Exactly as they appear below, repeat the lines from the one with "[final cells by class]" through the one with "(Power assumes the", and no others.

_RECORDS SHOWN_
● ● ● ●
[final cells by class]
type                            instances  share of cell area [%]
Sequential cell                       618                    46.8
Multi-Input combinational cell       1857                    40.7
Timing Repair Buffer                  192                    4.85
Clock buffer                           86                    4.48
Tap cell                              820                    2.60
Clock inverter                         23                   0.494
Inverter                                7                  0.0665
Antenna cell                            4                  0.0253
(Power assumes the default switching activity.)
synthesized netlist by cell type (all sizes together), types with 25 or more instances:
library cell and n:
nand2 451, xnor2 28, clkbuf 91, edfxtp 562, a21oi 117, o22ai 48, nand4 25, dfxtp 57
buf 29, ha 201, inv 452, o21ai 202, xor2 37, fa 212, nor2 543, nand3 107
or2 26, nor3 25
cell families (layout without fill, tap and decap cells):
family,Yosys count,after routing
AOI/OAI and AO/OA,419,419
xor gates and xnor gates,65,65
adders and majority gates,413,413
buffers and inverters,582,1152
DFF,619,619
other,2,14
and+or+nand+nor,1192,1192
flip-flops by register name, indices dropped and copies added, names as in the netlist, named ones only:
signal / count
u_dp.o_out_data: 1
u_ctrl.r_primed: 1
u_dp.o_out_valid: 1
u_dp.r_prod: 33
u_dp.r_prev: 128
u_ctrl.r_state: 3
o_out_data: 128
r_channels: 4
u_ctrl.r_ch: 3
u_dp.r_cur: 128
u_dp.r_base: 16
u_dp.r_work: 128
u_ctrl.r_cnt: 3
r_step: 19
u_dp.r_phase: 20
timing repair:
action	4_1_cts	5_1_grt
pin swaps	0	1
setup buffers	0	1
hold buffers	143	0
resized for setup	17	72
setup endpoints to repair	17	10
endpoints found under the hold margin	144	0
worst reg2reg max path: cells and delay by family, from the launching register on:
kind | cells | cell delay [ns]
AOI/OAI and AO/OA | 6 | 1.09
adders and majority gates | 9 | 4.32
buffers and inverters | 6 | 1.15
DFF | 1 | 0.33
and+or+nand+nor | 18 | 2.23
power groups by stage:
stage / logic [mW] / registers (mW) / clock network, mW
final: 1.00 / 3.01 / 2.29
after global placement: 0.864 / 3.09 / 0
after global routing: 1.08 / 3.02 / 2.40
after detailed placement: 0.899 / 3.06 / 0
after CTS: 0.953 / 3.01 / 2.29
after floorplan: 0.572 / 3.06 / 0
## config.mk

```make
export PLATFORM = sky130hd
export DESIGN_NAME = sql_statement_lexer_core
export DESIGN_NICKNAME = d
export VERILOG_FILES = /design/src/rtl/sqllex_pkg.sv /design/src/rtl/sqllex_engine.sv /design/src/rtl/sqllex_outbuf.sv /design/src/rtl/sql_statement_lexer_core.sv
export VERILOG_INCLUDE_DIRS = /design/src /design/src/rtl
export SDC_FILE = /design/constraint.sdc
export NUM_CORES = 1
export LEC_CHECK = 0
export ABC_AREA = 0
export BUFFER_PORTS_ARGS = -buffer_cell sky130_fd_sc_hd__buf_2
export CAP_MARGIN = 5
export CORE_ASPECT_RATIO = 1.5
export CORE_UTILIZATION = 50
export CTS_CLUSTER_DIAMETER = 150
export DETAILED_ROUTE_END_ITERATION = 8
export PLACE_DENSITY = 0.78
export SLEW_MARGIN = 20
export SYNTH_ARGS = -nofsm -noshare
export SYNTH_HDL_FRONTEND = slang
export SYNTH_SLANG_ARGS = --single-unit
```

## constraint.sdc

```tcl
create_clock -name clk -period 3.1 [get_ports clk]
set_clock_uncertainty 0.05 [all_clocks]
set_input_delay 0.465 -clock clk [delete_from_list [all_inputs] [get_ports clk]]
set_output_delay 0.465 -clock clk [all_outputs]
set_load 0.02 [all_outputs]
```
● ● ● ●
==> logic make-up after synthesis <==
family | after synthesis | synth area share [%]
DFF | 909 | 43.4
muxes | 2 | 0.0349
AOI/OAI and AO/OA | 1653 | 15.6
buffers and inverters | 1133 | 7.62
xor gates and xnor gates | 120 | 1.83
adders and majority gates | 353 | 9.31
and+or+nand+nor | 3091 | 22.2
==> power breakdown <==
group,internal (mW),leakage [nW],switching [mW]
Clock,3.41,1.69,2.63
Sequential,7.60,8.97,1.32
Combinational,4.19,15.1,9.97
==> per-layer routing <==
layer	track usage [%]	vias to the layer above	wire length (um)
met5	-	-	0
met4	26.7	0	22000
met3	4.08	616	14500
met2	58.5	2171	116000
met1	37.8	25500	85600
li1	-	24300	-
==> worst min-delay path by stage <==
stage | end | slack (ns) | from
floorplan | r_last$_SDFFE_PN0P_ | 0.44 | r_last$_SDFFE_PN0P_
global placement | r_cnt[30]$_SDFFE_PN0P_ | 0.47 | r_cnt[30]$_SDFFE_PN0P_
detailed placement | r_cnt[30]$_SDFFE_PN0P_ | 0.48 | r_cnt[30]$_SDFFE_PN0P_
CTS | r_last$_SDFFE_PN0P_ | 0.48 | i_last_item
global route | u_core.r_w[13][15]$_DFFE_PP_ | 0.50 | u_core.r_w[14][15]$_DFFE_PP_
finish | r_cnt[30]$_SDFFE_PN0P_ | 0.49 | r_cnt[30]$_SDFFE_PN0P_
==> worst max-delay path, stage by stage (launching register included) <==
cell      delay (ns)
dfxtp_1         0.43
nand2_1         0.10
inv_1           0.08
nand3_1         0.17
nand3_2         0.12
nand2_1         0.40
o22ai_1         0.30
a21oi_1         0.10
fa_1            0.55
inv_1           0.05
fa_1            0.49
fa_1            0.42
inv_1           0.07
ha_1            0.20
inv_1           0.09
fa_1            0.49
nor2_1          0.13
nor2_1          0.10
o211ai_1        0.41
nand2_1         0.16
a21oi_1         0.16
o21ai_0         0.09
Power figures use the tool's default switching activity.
● ● ● ●
_PROBLEM SOLUTION_
[final cells by class]
type                            instances  share of cell area [%]
Sequential cell                       618                    46.8
Multi-Input combinational cell       1857                    40.7
Timing Repair Buffer                  192                    4.85
Clock buffer                           86                    4.48
Tap cell                              820                    2.60
Clock inverter                         23                   0.494
Inverter                                7                  0.0665
Antenna cell                            4                  0.0253
(Power assumes the default switching activity.)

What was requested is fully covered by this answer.